#### Data to use
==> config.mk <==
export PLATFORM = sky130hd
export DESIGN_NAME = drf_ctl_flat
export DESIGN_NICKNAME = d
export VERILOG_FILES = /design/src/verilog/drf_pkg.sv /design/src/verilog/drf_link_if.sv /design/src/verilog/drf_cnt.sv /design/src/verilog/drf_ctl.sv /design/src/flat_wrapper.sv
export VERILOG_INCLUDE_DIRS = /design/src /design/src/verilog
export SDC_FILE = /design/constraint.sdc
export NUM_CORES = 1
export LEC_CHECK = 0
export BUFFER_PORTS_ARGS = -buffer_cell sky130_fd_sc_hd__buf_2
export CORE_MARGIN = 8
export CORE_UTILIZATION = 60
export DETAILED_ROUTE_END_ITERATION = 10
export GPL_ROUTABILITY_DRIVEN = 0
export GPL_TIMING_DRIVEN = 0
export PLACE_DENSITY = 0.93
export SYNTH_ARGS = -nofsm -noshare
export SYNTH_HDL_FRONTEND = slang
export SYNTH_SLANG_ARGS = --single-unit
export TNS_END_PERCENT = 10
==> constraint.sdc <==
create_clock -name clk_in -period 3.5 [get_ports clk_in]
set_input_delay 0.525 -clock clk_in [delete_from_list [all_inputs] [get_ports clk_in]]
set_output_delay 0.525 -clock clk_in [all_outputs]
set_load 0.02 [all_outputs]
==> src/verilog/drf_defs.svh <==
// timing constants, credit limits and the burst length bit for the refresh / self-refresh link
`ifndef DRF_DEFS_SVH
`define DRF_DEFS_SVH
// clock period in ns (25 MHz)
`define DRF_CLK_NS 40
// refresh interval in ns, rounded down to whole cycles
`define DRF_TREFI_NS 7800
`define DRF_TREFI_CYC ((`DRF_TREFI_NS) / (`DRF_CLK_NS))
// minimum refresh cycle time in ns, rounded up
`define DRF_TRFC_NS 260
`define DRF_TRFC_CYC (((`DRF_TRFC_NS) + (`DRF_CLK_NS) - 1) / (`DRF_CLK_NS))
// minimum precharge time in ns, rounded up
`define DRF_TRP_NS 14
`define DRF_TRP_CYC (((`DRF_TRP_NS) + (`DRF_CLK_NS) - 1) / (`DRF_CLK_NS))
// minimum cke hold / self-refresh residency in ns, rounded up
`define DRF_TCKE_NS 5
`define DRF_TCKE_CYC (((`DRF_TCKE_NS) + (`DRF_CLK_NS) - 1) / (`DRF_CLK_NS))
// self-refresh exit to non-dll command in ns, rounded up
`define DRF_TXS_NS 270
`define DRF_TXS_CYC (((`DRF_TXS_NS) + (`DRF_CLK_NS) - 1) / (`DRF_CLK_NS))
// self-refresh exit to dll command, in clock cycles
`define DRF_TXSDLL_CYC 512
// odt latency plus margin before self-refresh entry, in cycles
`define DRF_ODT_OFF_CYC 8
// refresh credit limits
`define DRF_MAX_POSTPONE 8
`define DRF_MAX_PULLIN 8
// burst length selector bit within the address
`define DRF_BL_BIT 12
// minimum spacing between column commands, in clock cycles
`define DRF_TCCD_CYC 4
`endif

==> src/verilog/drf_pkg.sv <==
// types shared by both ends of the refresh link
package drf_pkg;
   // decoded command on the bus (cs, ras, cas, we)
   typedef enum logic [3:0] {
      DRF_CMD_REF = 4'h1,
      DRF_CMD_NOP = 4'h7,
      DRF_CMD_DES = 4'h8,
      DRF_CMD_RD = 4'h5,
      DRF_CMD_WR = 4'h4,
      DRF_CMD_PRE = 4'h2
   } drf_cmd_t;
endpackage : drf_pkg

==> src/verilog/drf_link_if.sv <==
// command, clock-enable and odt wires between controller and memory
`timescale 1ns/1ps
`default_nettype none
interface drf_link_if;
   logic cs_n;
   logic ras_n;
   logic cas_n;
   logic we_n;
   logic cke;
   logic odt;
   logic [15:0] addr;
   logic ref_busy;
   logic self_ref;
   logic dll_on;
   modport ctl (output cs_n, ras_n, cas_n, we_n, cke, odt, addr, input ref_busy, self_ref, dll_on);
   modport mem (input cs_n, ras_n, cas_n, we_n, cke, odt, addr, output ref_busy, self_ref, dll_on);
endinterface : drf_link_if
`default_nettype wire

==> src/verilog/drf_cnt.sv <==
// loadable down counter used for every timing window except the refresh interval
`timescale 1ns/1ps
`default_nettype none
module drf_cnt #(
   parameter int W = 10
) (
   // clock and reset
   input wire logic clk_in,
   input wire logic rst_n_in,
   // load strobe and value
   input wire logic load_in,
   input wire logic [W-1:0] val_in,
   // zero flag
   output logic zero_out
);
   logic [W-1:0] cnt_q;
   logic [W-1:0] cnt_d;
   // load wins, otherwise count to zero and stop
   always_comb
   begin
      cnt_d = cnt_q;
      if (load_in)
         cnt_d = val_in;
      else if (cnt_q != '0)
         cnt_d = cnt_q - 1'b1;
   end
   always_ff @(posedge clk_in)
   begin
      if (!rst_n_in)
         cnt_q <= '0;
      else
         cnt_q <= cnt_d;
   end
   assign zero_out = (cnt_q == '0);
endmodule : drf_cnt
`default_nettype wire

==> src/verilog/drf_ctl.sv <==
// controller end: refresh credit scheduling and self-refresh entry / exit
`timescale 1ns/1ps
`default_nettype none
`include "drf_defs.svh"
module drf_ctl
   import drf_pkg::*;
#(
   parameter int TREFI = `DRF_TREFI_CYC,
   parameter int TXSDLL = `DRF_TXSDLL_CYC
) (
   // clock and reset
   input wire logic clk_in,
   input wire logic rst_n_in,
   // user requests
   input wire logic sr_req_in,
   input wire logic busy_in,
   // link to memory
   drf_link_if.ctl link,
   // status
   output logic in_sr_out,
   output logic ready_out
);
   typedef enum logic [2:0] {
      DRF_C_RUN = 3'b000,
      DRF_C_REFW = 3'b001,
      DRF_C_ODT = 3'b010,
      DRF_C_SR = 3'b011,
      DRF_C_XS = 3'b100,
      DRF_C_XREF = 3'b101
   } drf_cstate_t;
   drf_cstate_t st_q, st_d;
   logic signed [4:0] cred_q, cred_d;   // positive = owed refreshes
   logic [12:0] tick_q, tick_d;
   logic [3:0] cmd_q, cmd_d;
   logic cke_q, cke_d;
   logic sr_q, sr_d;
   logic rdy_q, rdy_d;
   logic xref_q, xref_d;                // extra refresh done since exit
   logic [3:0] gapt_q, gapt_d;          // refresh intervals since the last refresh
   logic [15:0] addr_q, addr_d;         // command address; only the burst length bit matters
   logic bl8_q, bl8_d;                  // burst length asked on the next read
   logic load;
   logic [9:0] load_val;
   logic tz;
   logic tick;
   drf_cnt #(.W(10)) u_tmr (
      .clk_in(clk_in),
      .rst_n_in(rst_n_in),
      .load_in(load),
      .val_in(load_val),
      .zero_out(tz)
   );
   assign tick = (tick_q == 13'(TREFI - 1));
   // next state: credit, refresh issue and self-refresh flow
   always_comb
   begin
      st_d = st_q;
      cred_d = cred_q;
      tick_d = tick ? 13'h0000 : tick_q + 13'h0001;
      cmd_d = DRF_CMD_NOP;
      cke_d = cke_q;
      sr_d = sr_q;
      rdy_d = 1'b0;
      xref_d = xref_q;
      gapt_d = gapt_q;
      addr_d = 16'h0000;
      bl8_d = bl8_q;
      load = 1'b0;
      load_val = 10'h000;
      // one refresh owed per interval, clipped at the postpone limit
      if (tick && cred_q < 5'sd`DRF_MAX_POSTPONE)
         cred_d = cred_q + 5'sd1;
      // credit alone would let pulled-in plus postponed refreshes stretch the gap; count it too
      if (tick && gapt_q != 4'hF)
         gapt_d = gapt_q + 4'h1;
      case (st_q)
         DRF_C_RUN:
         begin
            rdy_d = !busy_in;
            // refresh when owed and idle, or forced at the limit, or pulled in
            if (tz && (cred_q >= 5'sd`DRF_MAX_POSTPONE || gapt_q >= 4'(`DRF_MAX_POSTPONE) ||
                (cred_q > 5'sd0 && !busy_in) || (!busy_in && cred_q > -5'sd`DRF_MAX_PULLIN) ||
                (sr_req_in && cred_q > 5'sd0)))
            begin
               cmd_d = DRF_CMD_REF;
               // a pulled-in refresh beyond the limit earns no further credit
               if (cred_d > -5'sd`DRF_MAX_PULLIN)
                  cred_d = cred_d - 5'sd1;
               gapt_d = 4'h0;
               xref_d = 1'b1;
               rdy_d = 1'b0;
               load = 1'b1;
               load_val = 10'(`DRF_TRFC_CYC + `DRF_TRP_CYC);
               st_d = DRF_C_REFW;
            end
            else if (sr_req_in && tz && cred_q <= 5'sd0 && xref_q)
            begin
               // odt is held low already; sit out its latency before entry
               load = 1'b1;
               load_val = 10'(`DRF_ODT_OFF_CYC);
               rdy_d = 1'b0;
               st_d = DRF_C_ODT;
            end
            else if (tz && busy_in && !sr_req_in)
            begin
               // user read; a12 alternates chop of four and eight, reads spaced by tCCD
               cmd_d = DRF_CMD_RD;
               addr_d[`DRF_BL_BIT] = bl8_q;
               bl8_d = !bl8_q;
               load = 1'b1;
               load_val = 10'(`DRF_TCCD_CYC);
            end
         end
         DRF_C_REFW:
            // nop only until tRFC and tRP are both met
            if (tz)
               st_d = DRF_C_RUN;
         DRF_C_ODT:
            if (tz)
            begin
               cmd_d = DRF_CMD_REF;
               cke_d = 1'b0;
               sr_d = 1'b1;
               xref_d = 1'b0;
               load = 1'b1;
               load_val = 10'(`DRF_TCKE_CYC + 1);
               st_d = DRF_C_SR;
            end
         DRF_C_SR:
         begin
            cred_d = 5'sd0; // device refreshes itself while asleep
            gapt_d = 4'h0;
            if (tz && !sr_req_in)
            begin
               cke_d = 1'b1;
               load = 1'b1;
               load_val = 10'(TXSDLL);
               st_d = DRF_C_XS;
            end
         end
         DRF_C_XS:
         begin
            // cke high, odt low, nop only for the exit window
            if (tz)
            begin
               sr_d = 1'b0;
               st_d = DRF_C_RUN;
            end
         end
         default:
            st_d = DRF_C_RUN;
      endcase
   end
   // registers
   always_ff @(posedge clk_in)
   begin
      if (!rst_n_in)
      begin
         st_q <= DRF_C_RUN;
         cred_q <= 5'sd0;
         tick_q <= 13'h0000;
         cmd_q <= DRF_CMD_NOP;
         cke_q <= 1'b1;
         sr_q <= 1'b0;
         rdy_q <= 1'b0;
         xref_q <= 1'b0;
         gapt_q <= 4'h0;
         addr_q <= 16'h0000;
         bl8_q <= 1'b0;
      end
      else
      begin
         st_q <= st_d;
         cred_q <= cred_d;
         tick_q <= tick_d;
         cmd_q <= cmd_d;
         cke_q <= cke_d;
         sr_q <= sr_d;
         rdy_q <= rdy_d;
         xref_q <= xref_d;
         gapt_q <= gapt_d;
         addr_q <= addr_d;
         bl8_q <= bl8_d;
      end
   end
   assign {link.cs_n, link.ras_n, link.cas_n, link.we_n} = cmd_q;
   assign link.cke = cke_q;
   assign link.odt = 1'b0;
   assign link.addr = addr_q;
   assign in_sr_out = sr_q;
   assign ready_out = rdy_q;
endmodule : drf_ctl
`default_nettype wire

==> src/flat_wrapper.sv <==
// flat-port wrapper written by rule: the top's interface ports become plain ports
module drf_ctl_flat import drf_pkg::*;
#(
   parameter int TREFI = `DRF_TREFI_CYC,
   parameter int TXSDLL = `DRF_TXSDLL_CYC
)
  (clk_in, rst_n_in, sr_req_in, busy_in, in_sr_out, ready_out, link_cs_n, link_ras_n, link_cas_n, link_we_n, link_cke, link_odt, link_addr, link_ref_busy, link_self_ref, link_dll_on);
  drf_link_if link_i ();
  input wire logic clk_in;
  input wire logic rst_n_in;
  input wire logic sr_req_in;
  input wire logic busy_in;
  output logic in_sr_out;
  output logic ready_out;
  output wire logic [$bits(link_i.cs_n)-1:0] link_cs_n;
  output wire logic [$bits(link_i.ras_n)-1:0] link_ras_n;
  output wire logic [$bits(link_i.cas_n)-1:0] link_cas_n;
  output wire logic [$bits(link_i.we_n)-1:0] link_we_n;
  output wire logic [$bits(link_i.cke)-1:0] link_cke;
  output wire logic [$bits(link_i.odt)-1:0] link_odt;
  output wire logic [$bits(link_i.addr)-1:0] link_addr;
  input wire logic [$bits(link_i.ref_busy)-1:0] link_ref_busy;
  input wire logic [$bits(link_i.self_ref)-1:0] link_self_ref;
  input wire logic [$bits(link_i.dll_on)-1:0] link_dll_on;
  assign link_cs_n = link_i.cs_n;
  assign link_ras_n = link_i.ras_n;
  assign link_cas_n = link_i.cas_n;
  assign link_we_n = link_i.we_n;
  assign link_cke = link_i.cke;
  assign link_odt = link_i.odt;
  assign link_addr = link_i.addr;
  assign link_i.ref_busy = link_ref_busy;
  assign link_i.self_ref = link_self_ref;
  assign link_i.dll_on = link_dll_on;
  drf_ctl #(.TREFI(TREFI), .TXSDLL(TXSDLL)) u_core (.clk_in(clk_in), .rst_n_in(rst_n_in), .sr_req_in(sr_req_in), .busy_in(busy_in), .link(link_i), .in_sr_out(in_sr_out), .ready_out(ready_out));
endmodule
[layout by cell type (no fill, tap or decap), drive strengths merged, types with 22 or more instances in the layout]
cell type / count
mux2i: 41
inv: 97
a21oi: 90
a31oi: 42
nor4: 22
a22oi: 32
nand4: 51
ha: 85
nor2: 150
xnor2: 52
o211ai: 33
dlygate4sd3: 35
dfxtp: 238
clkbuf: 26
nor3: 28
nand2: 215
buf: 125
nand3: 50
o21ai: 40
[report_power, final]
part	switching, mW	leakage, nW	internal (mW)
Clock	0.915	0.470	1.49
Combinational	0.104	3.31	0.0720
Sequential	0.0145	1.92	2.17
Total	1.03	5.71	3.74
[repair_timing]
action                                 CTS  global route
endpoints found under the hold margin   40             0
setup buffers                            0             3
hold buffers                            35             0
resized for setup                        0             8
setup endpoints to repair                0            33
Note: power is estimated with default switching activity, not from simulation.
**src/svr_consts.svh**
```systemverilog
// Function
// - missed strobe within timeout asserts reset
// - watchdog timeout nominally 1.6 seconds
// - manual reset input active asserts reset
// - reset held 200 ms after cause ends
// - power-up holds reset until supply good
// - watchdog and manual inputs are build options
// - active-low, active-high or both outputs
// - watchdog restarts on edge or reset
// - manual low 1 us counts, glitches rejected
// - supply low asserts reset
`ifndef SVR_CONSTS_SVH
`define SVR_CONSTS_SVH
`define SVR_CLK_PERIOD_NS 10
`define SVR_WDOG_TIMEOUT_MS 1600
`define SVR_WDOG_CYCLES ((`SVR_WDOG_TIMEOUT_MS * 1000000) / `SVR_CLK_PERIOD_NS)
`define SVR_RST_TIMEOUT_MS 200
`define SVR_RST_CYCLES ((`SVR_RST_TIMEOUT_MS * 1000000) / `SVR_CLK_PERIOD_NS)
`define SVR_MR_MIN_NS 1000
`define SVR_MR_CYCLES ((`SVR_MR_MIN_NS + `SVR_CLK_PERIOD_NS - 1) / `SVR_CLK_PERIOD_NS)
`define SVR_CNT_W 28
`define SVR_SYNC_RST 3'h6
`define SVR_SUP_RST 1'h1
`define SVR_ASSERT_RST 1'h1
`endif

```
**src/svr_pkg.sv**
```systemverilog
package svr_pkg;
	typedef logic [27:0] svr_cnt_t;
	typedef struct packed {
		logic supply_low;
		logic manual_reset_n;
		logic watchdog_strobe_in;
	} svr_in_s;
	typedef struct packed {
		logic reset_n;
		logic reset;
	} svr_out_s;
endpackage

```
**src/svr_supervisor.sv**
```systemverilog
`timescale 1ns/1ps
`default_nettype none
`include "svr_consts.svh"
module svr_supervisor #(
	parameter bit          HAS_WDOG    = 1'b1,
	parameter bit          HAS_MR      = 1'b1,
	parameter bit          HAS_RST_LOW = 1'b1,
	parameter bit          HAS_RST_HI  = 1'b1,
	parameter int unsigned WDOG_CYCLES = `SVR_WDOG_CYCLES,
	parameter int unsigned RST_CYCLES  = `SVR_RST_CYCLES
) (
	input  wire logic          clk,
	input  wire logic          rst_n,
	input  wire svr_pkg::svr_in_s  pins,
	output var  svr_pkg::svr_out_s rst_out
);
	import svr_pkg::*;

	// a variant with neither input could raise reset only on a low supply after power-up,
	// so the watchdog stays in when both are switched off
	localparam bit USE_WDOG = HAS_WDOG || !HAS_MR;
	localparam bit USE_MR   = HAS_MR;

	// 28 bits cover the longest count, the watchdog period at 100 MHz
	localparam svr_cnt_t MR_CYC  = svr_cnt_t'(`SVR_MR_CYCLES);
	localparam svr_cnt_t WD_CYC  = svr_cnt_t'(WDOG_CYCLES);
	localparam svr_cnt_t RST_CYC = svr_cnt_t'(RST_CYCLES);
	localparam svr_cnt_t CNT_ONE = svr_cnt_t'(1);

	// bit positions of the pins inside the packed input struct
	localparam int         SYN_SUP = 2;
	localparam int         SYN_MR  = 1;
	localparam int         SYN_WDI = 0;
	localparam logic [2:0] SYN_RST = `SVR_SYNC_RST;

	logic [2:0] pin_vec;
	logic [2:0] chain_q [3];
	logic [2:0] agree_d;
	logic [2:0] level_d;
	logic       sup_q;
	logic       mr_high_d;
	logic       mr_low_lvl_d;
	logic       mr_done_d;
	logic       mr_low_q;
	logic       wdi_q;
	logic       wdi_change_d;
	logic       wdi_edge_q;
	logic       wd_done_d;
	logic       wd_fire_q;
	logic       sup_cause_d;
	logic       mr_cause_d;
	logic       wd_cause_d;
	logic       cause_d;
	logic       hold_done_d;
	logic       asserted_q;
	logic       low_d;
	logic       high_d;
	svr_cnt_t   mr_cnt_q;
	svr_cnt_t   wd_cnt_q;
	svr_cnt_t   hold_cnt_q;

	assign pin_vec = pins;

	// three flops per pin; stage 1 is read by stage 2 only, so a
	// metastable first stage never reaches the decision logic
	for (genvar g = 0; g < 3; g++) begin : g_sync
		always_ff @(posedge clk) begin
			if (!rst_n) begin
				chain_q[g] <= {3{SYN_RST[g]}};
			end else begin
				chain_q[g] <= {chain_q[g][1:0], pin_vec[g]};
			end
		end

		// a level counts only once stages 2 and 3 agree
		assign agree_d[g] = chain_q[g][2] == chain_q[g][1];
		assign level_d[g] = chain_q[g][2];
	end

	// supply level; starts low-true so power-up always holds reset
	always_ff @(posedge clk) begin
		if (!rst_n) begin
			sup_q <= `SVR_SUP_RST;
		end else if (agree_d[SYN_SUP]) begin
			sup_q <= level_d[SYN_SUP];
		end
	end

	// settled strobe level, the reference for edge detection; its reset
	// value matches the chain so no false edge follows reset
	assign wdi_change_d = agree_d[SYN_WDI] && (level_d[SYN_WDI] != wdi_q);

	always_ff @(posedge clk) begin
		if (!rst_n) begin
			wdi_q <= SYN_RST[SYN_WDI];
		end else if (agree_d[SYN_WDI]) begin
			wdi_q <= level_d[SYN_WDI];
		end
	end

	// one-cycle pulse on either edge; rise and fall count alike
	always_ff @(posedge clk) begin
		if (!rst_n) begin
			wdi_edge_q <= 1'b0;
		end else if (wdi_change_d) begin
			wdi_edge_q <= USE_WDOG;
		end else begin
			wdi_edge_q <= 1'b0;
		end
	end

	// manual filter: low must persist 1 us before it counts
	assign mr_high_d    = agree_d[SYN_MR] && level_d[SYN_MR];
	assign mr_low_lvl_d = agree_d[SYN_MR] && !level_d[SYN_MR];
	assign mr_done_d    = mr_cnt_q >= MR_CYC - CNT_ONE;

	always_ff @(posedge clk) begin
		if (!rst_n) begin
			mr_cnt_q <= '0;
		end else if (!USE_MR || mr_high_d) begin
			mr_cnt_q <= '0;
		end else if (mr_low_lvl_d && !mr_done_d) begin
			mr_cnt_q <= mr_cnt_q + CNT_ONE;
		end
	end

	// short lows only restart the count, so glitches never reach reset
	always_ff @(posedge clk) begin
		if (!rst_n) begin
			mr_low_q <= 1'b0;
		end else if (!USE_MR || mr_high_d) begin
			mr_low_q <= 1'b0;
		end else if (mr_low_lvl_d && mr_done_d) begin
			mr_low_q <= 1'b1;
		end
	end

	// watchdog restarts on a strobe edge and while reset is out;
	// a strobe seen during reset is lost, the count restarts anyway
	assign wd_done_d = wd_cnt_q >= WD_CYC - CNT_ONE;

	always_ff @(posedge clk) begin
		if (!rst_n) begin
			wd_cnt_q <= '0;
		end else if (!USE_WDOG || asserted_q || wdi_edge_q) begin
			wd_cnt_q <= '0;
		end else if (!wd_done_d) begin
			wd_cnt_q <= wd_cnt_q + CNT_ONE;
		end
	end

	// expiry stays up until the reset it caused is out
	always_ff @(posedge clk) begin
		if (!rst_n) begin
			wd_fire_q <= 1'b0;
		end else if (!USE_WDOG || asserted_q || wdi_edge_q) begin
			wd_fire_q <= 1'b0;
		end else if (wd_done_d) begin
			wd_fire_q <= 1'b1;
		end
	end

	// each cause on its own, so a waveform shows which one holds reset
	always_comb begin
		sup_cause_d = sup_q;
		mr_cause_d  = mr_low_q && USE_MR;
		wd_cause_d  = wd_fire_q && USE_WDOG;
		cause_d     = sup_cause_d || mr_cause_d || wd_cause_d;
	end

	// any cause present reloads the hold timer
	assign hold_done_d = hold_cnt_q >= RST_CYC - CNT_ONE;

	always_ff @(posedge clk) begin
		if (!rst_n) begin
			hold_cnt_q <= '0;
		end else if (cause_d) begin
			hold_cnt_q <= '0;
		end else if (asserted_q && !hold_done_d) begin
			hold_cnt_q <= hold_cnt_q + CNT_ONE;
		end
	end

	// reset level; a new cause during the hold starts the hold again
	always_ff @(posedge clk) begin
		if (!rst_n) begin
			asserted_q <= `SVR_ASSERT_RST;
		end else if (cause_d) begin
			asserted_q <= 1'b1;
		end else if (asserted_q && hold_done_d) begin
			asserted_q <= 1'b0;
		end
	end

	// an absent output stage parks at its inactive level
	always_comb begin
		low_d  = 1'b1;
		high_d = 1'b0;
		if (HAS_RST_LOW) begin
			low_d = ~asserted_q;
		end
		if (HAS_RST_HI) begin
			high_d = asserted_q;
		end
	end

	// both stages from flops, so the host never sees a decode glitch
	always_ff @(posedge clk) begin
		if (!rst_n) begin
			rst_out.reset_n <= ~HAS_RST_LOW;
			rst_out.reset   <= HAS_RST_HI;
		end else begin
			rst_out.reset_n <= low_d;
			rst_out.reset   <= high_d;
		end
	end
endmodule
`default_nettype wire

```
########
What to do:
What is wanted is every line from the first line of the entries through the line that contains "export LEC_CHECK = 0", given again exactly.

Solution below:
==> config.mk <==
export PLATFORM = sky130hd
export DESIGN_NAME = drf_ctl_flat
export DESIGN_NICKNAME = d
export VERILOG_FILES = /design/src/verilog/drf_pkg.sv /design/src/verilog/drf_link_if.sv /design/src/verilog/drf_cnt.sv /design/src/verilog/drf_ctl.sv /design/src/flat_wrapper.sv
export VERILOG_INCLUDE_DIRS = /design/src /design/src/verilog
export SDC_FILE = /design/constraint.sdc
export NUM_CORES = 1
export LEC_CHECK = 0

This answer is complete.